Community Server 2007 とは?
Community Server はブログ、フォーラムを中心としたオンラインサイトを構築することができる Web サーバーアプリケーションになります。Community Server 2007 の動作環境は以下のようになります。
※ Beta 1 版を元に書き始めたため正式版では異なる可能性がありますのでご注意ください。
このページでは、新規インストール、アップグレードの手順を紹介します。
新規インストールの方法
新規インストールに関しては非常に簡単にできます。今回は、Web インストーラーを利用して新規インストールをする方法を紹介します。
Web インストーラーをダウンロードすると CS2007_3.0.20214.502 というフォルダが展開されます。この中に展開されている Web のフォルダをサイトのルートになるようにファイルをコピーします。次に、データベースの準備を行います。今回はデータベース名を cs2007 としました。あとは、Web インストーラーを動かすことができるようにするために、installer フォルダの中にある default.aspx ファイルを編集します。INSTALLER_ENABLED の項目が false になっているので true に書き換えるだけとなります。
参考:
bool INSTALLER_ENABLED = true;
あとは、サイトの URL にアクセスをします。たとえば、www.example.com であれば www.example.com/installer/ にアクセスすれば、インストーラーが立ち上がります。下の画面が最初の画面になります。

環境を確認して Next ボタンを押します。

利用に関する条件が記載されています。文章を確認の上、I Agree のチェックボックスをチェックして Next > を押します。

この画面は、データベースに接続するための情報を入れることになります。SQL Server が別の場合は他のサーバー名を、あとはユーザー名などを入れて Next > を押します。

今回はあらかじめ準備していた cs2007 というデータベースを選択して next を押します。

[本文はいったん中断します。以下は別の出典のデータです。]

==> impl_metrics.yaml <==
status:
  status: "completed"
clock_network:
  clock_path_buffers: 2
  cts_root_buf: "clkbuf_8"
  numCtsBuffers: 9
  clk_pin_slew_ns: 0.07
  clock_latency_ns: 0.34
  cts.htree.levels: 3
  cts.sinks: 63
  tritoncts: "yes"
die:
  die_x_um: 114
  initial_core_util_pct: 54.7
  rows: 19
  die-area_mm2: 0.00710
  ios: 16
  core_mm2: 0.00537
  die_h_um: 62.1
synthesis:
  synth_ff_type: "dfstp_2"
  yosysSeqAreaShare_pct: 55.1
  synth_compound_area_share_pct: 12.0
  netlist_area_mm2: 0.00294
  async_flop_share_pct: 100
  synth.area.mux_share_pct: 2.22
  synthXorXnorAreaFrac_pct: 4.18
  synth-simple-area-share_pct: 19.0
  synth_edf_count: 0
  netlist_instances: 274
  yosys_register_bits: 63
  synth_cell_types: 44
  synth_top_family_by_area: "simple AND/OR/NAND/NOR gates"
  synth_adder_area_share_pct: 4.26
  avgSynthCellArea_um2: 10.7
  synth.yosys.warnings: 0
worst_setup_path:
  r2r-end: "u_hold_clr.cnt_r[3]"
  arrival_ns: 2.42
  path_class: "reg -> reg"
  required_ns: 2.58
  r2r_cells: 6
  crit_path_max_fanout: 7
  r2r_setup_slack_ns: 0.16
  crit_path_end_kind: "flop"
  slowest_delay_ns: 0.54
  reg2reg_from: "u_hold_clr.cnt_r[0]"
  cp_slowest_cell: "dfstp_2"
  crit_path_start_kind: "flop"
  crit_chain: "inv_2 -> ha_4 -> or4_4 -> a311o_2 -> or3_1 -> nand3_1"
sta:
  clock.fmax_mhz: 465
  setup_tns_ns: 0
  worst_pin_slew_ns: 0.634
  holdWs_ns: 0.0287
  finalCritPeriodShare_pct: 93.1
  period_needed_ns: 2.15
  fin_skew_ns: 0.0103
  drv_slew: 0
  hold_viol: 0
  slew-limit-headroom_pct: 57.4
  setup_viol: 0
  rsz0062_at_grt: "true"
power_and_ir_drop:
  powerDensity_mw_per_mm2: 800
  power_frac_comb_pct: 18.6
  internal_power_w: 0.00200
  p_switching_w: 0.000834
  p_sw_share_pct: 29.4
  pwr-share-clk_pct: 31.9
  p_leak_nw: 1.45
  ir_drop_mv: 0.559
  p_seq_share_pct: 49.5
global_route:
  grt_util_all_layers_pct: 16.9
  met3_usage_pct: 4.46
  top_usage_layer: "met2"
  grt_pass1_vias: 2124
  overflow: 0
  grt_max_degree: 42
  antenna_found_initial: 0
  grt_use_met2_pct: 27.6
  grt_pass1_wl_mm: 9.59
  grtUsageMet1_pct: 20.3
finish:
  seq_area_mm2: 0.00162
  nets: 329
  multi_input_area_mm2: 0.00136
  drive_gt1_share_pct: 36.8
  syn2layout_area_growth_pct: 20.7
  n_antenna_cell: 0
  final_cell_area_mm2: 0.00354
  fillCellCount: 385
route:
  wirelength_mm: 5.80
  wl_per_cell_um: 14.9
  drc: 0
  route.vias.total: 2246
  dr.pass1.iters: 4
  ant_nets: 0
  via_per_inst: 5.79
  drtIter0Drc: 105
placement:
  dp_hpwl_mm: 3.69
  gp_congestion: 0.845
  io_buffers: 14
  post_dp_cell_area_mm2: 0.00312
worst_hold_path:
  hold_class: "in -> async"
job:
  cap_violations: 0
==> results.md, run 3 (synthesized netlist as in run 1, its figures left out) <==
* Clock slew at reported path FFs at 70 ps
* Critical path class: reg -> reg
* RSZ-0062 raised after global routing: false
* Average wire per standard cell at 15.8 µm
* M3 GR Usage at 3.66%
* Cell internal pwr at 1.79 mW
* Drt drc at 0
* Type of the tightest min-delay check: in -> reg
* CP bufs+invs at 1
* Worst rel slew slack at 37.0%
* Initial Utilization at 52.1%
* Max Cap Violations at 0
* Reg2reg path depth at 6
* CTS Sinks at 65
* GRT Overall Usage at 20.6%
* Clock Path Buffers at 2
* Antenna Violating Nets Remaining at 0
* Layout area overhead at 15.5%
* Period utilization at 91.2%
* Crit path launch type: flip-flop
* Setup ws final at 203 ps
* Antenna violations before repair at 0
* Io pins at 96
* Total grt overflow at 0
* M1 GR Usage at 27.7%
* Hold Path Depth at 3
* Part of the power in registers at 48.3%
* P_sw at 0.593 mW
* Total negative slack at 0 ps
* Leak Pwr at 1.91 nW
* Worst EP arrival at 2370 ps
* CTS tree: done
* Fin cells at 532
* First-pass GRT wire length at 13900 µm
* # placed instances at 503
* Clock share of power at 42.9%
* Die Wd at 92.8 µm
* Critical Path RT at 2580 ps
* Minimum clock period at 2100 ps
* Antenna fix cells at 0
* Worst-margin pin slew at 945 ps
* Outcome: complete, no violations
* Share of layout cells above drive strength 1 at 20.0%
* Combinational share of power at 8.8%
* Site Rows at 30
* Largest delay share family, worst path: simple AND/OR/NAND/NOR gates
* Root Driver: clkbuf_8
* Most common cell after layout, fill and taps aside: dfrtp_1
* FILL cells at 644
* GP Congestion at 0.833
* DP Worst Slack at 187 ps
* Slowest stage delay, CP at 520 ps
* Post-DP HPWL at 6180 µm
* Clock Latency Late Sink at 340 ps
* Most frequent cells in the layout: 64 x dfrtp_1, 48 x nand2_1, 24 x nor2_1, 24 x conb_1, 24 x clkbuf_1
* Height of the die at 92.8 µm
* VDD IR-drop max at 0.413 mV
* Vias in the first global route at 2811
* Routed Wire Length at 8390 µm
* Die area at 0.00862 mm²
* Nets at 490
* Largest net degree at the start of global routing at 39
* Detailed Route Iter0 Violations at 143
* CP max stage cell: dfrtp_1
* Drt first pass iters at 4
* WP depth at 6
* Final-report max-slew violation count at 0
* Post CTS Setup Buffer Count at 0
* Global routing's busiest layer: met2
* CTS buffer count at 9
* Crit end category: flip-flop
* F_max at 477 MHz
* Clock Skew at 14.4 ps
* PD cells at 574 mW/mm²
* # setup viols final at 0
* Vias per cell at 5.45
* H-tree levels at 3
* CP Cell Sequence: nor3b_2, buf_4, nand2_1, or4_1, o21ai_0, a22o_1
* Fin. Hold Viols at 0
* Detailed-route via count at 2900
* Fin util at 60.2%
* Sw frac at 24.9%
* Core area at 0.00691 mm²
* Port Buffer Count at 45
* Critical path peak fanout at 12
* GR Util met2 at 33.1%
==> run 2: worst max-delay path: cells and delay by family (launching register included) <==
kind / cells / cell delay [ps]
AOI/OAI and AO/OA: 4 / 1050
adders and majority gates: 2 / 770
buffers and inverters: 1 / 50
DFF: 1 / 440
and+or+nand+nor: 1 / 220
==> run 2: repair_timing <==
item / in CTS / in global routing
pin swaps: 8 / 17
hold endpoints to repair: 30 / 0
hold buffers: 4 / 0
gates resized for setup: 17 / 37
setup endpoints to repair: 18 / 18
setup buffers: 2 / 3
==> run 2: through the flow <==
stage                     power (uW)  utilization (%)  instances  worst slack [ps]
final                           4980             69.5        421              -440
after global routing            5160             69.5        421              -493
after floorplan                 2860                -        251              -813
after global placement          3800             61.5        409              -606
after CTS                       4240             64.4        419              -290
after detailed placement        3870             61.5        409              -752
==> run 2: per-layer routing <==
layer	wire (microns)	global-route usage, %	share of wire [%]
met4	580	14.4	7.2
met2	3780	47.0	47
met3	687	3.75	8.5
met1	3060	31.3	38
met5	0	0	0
===== src/srk_pkg.sv =====
/*
  Shared constants for the socket receive-pointer / keep-alive register slice.
  Assumes a single 250 MHz clock and byte-wide register access.
*/
// ==========================================================================
// Package
// ==========================================================================
package srk_pkg;
  // Register byte offsets (MSB at the lower address)
  localparam logic [7:0] OFF_RSR_HI   = 8'h26;
  localparam logic [7:0] OFF_RSR_LO   = 8'h27;
  localparam logic [7:0] OFF_RD_HI    = 8'h28;
  localparam logic [7:0] OFF_RD_LO    = 8'h29;
  localparam logic [7:0] OFF_WR_HI    = 8'h2a;
  localparam logic [7:0] OFF_WR_LO    = 8'h2b;
  localparam logic [7:0] OFF_IMR      = 8'h2c;
  localparam logic [7:0] OFF_FRAG_HI  = 8'h2d;
  localparam logic [7:0] OFF_FRAG_LO  = 8'h2e;
  localparam logic [7:0] OFF_KPALV    = 8'h2f;
  localparam logic [7:0] OFF_MODE     = 8'h00;
  localparam logic [7:0] OFF_CMD      = 8'h01;
  localparam logic [7:0] OFF_IRQ      = 8'h02;
  localparam logic [7:0] OFF_STATE    = 8'h03;
  localparam logic [7:0] OFF_SUMMARY  = 8'h04;
  localparam logic [7:0] OFF_RXBUF    = 8'h1e;
  // Reset values
  localparam logic [15:0] RST_PTR     = 16'h0000;
  localparam logic [7:0]  RST_IMR     = 8'hff;
  localparam logic [15:0] RST_FRAG    = 16'h4000;
  localparam logic [7:0]  RST_KPALV   = 8'h00;
  localparam logic [7:0]  RST_RXBUF   = 8'h02;
  // Field layout
  localparam int IRQ_SEND_OK = 4;
  localparam int IRQ_TIMEOUT = 3;
  localparam int IRQ_RECEIVE_DONE_CMD    = 2;
  localparam int IRQ_PEER_CLOSED_FLAG  = 1;
  localparam int IRQ_CON     = 0;
  localparam logic [7:0] IRQ_VALID   = 8'h1f;
  localparam logic [3:0] PROTO_TCP   = 4'h1;
  // Commands
  localparam logic [7:0] CMD_OPEN    = 8'h01;
  localparam logic [7:0] CMD_RECEIVE_DONE_CMD    = 8'h40;
  localparam logic [7:0] CMD_KEEP    = 8'h22;
  // Socket states
  localparam logic [7:0] ST_CLOSED   = 8'h00;
  localparam logic [7:0] ST_CONN     = 8'h17;
  // Timing
  localparam longint CLK_HZ          = 250000000;
  localparam longint KA_UNIT_S       = 5;
  localparam longint KA_UNIT_CYC     = CLK_HZ * KA_UNIT_S;
  localparam int     HOST_RD_TRIES   = 3;
endpackage


===== src/srk_if.sv =====
/*
  Byte register link between host controller and socket register slice.
  Assumes both ends share ref_clk; reads answer one cycle after the strobe.
*/
// ==========================================================================
// Interface
// ==========================================================================
interface srk_if;
  logic [7:0] addr;
  logic [7:0] wdata;
  logic       wr;
  logic       rd;
  logic [7:0] rdata;
  logic       host_irq_pin_low_n;
  modport device (input addr, input wdata, input wr, input rd, output rdata, output host_irq_pin_low_n);
  modport host   (output addr, output wdata, output wr, output rd, input rdata, input host_irq_pin_low_n);
endinterface


===== src/srk_ka_timer.sv =====
/*
  Keep-alive period timer: prescaled 5 s ticks, counted against a period.
  Assumes the enclosing slice gates it with TCP mode and connection state.
*/
// ==========================================================================
// Keep-alive timer
// ==========================================================================
module srk_ka_timer #(
  parameter longint UNIT_CYC = srk_pkg::KA_UNIT_CYC
) (
  input  wire logic       ref_clk,
  input  wire logic       reset,
  input  wire logic       run,
  input  wire logic [7:0] period,
  input  wire logic       restart,
  output logic            fire
);
  logic [31:0] pre;
  logic [7:0]  units;
  logic        tick;

  assign tick = (pre == 32'(UNIT_CYC - 1));

  // Prescaler to the 5 s unit, restarted after each probe
  always_ff @(posedge ref_clk) begin
    if (reset || !run || restart || tick) begin
      pre <= 32'h0000_0000;
    end else begin
      pre <= pre + 32'h0000_0001;
    end
  end

  // Unit counter; fires a one-cycle pulse when period elapses
  always_ff @(posedge ref_clk) begin
    if (reset || !run || restart) begin
      units <= 8'h00;
      fire  <= 1'b0;
    end else begin
      fire <= 1'b0;
      if (tick) begin
        if (units + 8'h01 >= period) begin
          units <= 8'h00;
          fire  <= 1'b1;
        end else begin
          units <= units + 8'h01;
        end
      end
    end
  end
endmodule // srk_ka_timer
$ cat src/cc_attach_detect.sv
`timescale 1ns/100ps
`default_nettype none
`include "cc_detect_defs.svh"
// ************************************************************
// detection and status logic of a type-c configuration channel
// ************************************************************
module cc_attach_detect (
  input wire logic clock, // 250 MHz
  input wire logic rst, // sync, active high
  input wire logic [1:0] roleSel, // 0 disabled, 1 sink, 2 source
  input wire logic measureBus, // route DAC compare to bus voltage
  input wire logic ccSelect, // which CC pin is measured (0 = CC1)
  input wire logic [`DAC_CODE_W-1:0] dacCodeIn, // DAC threshold code
  input wire logic [`CUR_W-1:0] currentSelIn, // source_current_select
  input wire logic currentSelWr, // write strobe for current select
  input wire logic [`IRQ_W-1:0] irqClear, // write-one-to-clear pulses
  input wire logic [`IRQ_W-1:0] irqMask, // 1 masks the flag off the pin
  input wire logic [2:0] cc1Thermo, // fixed comparators on CC1
  input wire logic [2:0] cc2Thermo, // fixed comparators on CC2
  input wire logic ccActivity, // analog activity detector on CC pins
  input wire logic busAbove, // fixed bus-valid comparator
  input wire logic dacCcAbove, // DAC comparator output, CC path
  input wire logic dacBusAbove, // DAC comparator output, bus path (to 15 V)
  output logic [`LEVEL_W-1:0] ccLevelCode, // cc_level_code status
  output logic compResult, // DAC compare status
  output logic busVoltageValid, // bus_voltage_valid status
  output logic [`IRQ_W-1:0] irqFlags, // sticky interrupt flags
  output logic [`DAC_CODE_W-1:0] dacCode, // threshold code to DAC
  output logic measureBusOut, // DAC input mux select
  output logic [1:0] pullDownEn, // Rd enable per CC pin
  output logic [1:0] pullUpEn, // current source enable per CC pin
  output logic [`CUR_W-1:0] pullUpLevel, // advertised current level
  output logic intOut, // open-drain interrupt pin output (always 0)
  output logic intOe // drives pin low while high
);
  // ************************************************************
  // role and termination
  // ************************************************************
  cc_detect_pkg::role_e role_q, role_d;
  logic [`CUR_W-1:0] cur_q, cur_d;
  logic [`DAC_CODE_W-1:0] dac_q, dac_d;
  logic meas_q, meas_d;
  logic sel_q, sel_d;

  always_comb begin
    case (roleSel)
      2'h1: role_d = cc_detect_pkg::ROLE_SINK;
      2'h2: role_d = cc_detect_pkg::ROLE_SOURCE;
      default: role_d = cc_detect_pkg::ROLE_DISABLED;
    endcase
    // a write is applied on the next clock whether or not attached; otherwise the level is held
    cur_d = currentSelWr ? currentSelIn : cur_q;
    dac_d = dacCodeIn;
    meas_d = measureBus;
    sel_d = ccSelect;
  end

  always_ff @(posedge clock) begin
    if (rst) begin
      role_q <= cc_detect_pkg::ROLE_DISABLED;
      cur_q <= `CUR_RESET;
      dac_q <= `DAC_RESET;
      meas_q <= 1'b0;
      sel_q <= 1'b0;
    end else begin
      role_q <= role_d;
      cur_q <= cur_d;
      dac_q <= dac_d;
      meas_q <= meas_d;
      sel_q <= sel_d;
    end
  end

  always_comb begin
    pullDownEn = 2'h0;
    pullUpEn = 2'h0;
    case (role_q)
      cc_detect_pkg::ROLE_SINK: pullDownEn = 2'h3;
      cc_detect_pkg::ROLE_SOURCE: pullUpEn = 2'h3;
      cc_detect_pkg::ROLE_DISABLED: begin
        pullDownEn = 2'h0;
        pullUpEn = 2'h0;
      end
      default: begin
        pullDownEn = 2'h0;
        pullUpEn = 2'h0;
      end
    endcase
  end

  assign pullUpLevel = cur_q;
  assign dacCode = dac_q;
  assign measureBusOut = meas_q;

  // ************************************************************
  // live status
  // ************************************************************
  logic [1:0] level1, level2;
  cc_level_encoder u_enc1 (.thermo(cc1Thermo), .code(level1));
  cc_level_encoder u_enc2 (.thermo(cc2Thermo), .code(level2));

  logic [`LEVEL_W-1:0] lvl_q, lvl_d;
  logic comp_q, comp_d;
  logic bus_q, bus_d;
  logic act_q, act_d;

  always_comb begin
    lvl_d = sel_q ? level2 : level1;
    comp_d = meas_q ? dacBusAbove : dacCcAbove;
    bus_d = busAbove;
    act_d = ccActivity;
  end

  always_ff @(posedge clock) begin
    if (rst) begin
      lvl_q <= 2'h0;
      comp_q <= 1'b0;
      bus_q <= 1'b0;
      act_q <= 1'b0;
    end else begin
      lvl_q <= lvl_d;
      comp_q <= comp_d;
      bus_q <= bus_d;
      act_q <= act_d;
    end
  end

  assign ccLevelCode = lvl_q;
  assign compResult = comp_q;
  assign busVoltageValid = bus_q;

  // ************************************************************
  // sticky interrupt flags
  // ************************************************************
  // first sample after reset is primed so reset itself raises no level, compare or bus-valid event; wake is not gated
  logic primed_q, primed_d;
  logic [`IRQ_W-1:0] flag_q, flag_d, evt;

  always_comb begin
    evt = '0;
    evt[`IRQ_LEVEL_BIT] = primed_q && (lvl_d != lvl_q);
    evt[`IRQ_COMP_BIT] = primed_q && (comp_d != comp_q);
    evt[`IRQ_BUSOK_BIT] = primed_q && (bus_d != bus_q);
    evt[`IRQ_WAKE_BIT] = (role_q == cc_detect_pkg::ROLE_DISABLED) && act_d && !act_q;
    // set beats a clear in the same cycle
    flag_d = (flag_q & ~irqClear) | evt;
    primed_d = 1'b1;
  end

  always_ff @(posedge clock) begin
    if (rst) begin
      flag_q <= '0;
      primed_q <= 1'b0;
    end else begin
      flag_q <= flag_d;
      primed_q <= primed_d;
    end
  end

  assign irqFlags = flag_q;
  assign intOut = 1'b0;
  assign intOe = |(flag_q & ~irqMask);

  // ************************************************************
  // checks
  // ************************************************************
  level_irq_a: assert property (@(posedge clock) disable iff (rst)
    primed_q && (lvl_d != lvl_q) |=> flag_q[`IRQ_LEVEL_BIT])
    else $error("level change did not set flag");
  bus_irq_a: assert property (@(posedge clock) disable iff (rst)
    $past(primed_q) && $changed(bus_q) |-> flag_q[`IRQ_BUSOK_BIT])
    else $error("bus-valid change did not set flag");
  bus_track_a: assert property (@(posedge clock) disable iff (rst)
    busAbove |=> busVoltageValid)
    else $error("bus-valid does not track comparator");
  wake_irq_a: assert property (@(posedge clock) disable iff (rst)
    (role_q == cc_detect_pkg::ROLE_DISABLED) && act_d && !act_q |=> flag_q[`IRQ_WAKE_BIT])
    else $error("wake flag not raised");
  no_term_a: assert property (@(posedge clock) disable iff (rst)
    (role_q == cc_detect_pkg::ROLE_DISABLED) |-> (pullDownEn == 2'h0 && pullUpEn == 2'h0))
    else $error("termination present while disabled");
  cur_apply_a: assert property (@(posedge clock) disable iff (rst)
    currentSelWr |=> pullUpLevel == $past(currentSelIn))
    else $error("current select not applied");
  cur_hold_a: assert property (@(posedge clock) disable iff (rst)
    !currentSelWr |=> $stable(pullUpLevel))
    else $error("current select changed without write");
  flag_sticky_a: assert property (@(posedge clock) disable iff (rst)
    flag_q[0] && !irqClear[0] |=> flag_q[0])
    else $error("level flag lost without clear");
  int_pin_a: assert property (@(posedge clock) disable iff (rst)
    (flag_q[`IRQ_WAKE_BIT] && !irqMask[`IRQ_WAKE_BIT]) |-> intOe)
    else $error("interrupt pin not asserted");
  comp_path_a: assert property (@(posedge clock) disable iff (rst)
    measureBus ##1 meas_q && dacBusAbove |=> compResult)
    else $error("bus measurement not reported");
  level_map_a: assert property (@(posedge clock) disable iff (rst)
    !ccSelect ##1 !sel_q && cc1Thermo == 3'h7 |=> ccLevelCode == 2'h3)
    else $error("level code wrong");

  attach_c: cover property (@(posedge clock) $rose(busVoltageValid));
  wake_c: cover property (@(posedge clock) $rose(flag_q[`IRQ_WAKE_BIT]));
  level_c: cover property (@(posedge clock) ccLevelCode == 2'h3 && !compResult);
  cur_c: cover property (@(posedge clock) currentSelWr && role_q == cc_detect_pkg::ROLE_SOURCE);
endmodule
`default_nettype wire

$ cat src/cc_level_encoder.sv
`timescale 1ns/100ps
`default_nettype none
// thermometer of the three fixed comparators to a 2-bit level code
module cc_level_encoder (
  input wire logic [2:0] thermo, // fixed comparator outputs, low to high threshold
  output logic [1:0] code // level code
);
  always_comb begin
    if (thermo[2]) begin
      code = 2'h3;
    end else if (thermo[1]) begin
      code = 2'h2;
    end else if (thermo[0]) begin
      code = 2'h1;
    end else begin
      code = 2'h0;
    end
  end
endmodule
`default_nettype wire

新規にインストールですので、すべてチェックをした形で Next > を押します。これに関しては、後で実行することも可能ですので、他のアプリケーションと共有するデータベースのため後でやりたい場合はチェックを外しましょう。

サーバーの URL と管理者用 ID およびメールアドレスの入力を促されます。これを入力して Next を押すとサイトが完成することになります。

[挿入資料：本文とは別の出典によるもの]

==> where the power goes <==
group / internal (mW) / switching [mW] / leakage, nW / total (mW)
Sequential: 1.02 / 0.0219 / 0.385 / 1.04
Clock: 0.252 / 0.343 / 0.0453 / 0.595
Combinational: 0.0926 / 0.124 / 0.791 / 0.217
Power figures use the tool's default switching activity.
==> src/design/tpd_pkg.sv <==
// Shared constants and types for the panel timing driver.
// Assumes one 20 MHz reference clock and an RGB565 pixel source.
package tpd_pkg;

  // Clock rates in Hz
  localparam int REF_CLK_HZ = 20000000;
  localparam int PIX_CLK_HZ = 2500000;

  // Pixel clock divider, half-duty
  localparam int PCLK_DIV_CYC = REF_CLK_HZ / PIX_CLK_HZ;
  localparam int PCLK_HIGH_CYC = PCLK_DIV_CYC / 2;
  localparam int DIV_W = 4;

  // Frame geometry in pixel clocks and lines
  localparam int FRAME_HZ = 60;
  localparam int FRAME_HZ_MIN = 50;
  localparam int FRAME_HZ_MAX = 80;
  localparam int H_ACTIVE = 320;
  localparam int V_ACTIVE = 96;
  localparam int V_BLANK = 10;
  localparam int V_TOTAL = V_ACTIVE + V_BLANK;
  localparam int H_TOTAL = PIX_CLK_HZ / (FRAME_HZ * V_TOTAL);
  localparam int H_SYNC_PCLK = 8;
  localparam int H_BACK_PCLK = 32;
  localparam int H_START = H_SYNC_PCLK + H_BACK_PCLK;
  localparam int V_SYNC_LINES = 1;
  localparam int HCNT_W = 9;
  localparam int VCNT_W = 7;

  // Buffer in the pixel path
  localparam int BUF_DEPTH = 2;

  typedef struct packed {
    logic [4:0] red;
    logic [5:0] green;
    logic [4:0] blue;
  } tpd_rgb565_t;

  localparam int PIX_W = $bits(tpd_rgb565_t);

  typedef struct packed {
    logic [7:0] hi;
    logic [7:0] lo;
  } tpd_bytes_t;

  typedef struct packed {
    logic [5:0] red;
    logic [5:0] green;
    logic [5:0] blue;
  } tpd_rgb666_t;

  // Panel side wiring: lowest red and blue copy the next bit up
  function automatic tpd_rgb666_t tpd_expand18(input tpd_rgb565_t w);
    tpd_rgb666_t p;
    p.red = {w.red, w.red[0]};
    p.green = w.green;
    p.blue = {w.blue, w.blue[0]};
    return p;
  endfunction

endpackage

==> src/design/tpd_pix_buf.sv <==
// Small valid/ready buffer that sits in the pixel word path.
// Assumes both sides run on ref_clk; out_data is valid while out_valid.
`timescale 1ns/10ps
module tpd_pix_buf
  import tpd_pkg::*;
#(
  parameter int W = PIX_W,
  parameter int DEPTH = BUF_DEPTH
)
(
  input wire logic ref_clk,
  input wire logic rst,
  input wire logic [W-1:0] in_data,
  input wire logic in_valid,
  output logic in_ready,
  output logic [W-1:0] out_data,
  output logic out_valid,
  input wire logic out_ready
);

  localparam int PW = (DEPTH > 1) ? $clog2(DEPTH) : 1;
  localparam int CW = $clog2(DEPTH + 1);
  localparam logic [PW-1:0] PTR_LAST = PW'(DEPTH - 1);
  localparam logic [CW-1:0] CNT_FULL = CW'(DEPTH);

  typedef struct packed {
    logic [DEPTH-1:0][W-1:0] mem;
    logic [PW-1:0] wr_ptr;
    logic [PW-1:0] rd_ptr;
    logic [CW-1:0] count;
    logic in_rdy;
  } tpd_buf_state_t;

  tpd_buf_state_t s_reg;
  tpd_buf_state_t s_next;
  logic push;
  logic pop;

  always_comb
  begin
    s_next = s_reg;
    push = in_valid && s_reg.in_rdy;
    pop = out_ready && (s_reg.count != '0);
    if (push)
    begin
      s_next.mem[s_reg.wr_ptr] = in_data;
      s_next.wr_ptr = (s_reg.wr_ptr == PTR_LAST) ? '0
                      : s_reg.wr_ptr + 1'b1;
    end
    if (pop)
    begin
      s_next.rd_ptr = (s_reg.rd_ptr == PTR_LAST) ? '0
                      : s_reg.rd_ptr + 1'b1;
    end
    case ({push, pop})
      2'b10: s_next.count = s_reg.count + 1'b1;
      2'b01: s_next.count = s_reg.count - 1'b1;
      default: s_next.count = s_reg.count;
    endcase
    // Registered ready keeps the source path free of combinational loops
    s_next.in_rdy = (s_next.count != CNT_FULL);
  end

  always_ff @(posedge ref_clk or posedge rst)
  begin
    if (rst)
    begin
      s_reg <= '0;
      s_reg.in_rdy <= 1'b1;
    end
    else
    begin
      s_reg <= s_next;
    end
  end

  assign in_ready = s_reg.in_rdy;
  assign out_data = s_reg.mem[s_reg.rd_ptr];
  assign out_valid = (s_reg.count != '0);

endmodule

これで新規インストールは完了しました。念のため、installer のフォルダの中にある default.aspx に関しては、最初に false -> true に変更をしているので戻しておくことをお奨めします。
アップグレードの方法
新規インストールだけでなく、アップグレードの方法に関しても紹介をしておきます。なお、今回は Community Server 2.1 からのアップグレードを紹介します。これよりも前のバージョンで運用している場合は、データベースだけでも Community Server 2.1 までアップグレードしておけば、同じ手順で Community Server 2007 にアップグレードをすることができます。
アップグレードの準備
既存のサイトをアップグレードする場合でも、既存のデータに関しては間違えたときでもすぐに戻せるようにバックアップは取っておきましょう。レンタルサーバーを利用している場合は、データベースのバックアップはいつぐらいに実行しているのか、そして間違えたときにリストアをする手順があるかなど調べたほうが良いですね。
また、すべてのデータが SQL Server 上に入っているわけではないため、写真やファイルなどはコピーする準備をしておいましょう。ファイルなどの準備ができれば、あとはデータベースなどの調整をするだけです。
ファイルのコピー
データベースの中にあるファイル以外にも、いくつかオフラインのファイルなどがあると思います。基本的には、以下のような感じのディレクトリが該当することになります。
データベースの接続情報
これまでの Community Server では web.config 上に SQL Server / MSDE などに接続する情報を記載していましたが、今回のバージョンから connectionStrings.config というファイルが追加されて、編集するのはこのファイルだけで問題なくなりました。これは助かりますね。
データベースのアップグレード
データベースを Community Server 2007 用にアップグレードする必要があります。まず最初のポイントとしては、以前に ASP.NET 1.1 で運用していたことがあるサイトです。すでに ASP.NET 2.0 で運用していたとしても、以前との互換性を持たせるtめに MemberRole.dll を利用している場合は同じ扱いとなります。この場合は、SqlScripts のフォルダのなかにある cs_ASPNET2_Membership_Schema_Update.sql を実行しなければいけません。
あとは、cs_2.x_to_3.0_upgrade.sql のファイルを実行することでデータベースのアップグレードが完了します。
これでアップグレードの手順が完了したことになります。
ポイントとしては、 www を前に付けるのか外すのかという設定が communityserver.config の中にあります。この設定がデフォルトでは remove になっているため、www を利用してアクセスをできるようにしている場合は、Require か Ignore のどちらかを設定するようにしましょう。
ファイルのアップロードなどの機能を利用する場合は、Network Service のアカウントが書き込めるようにアクセス権を設定しましょう。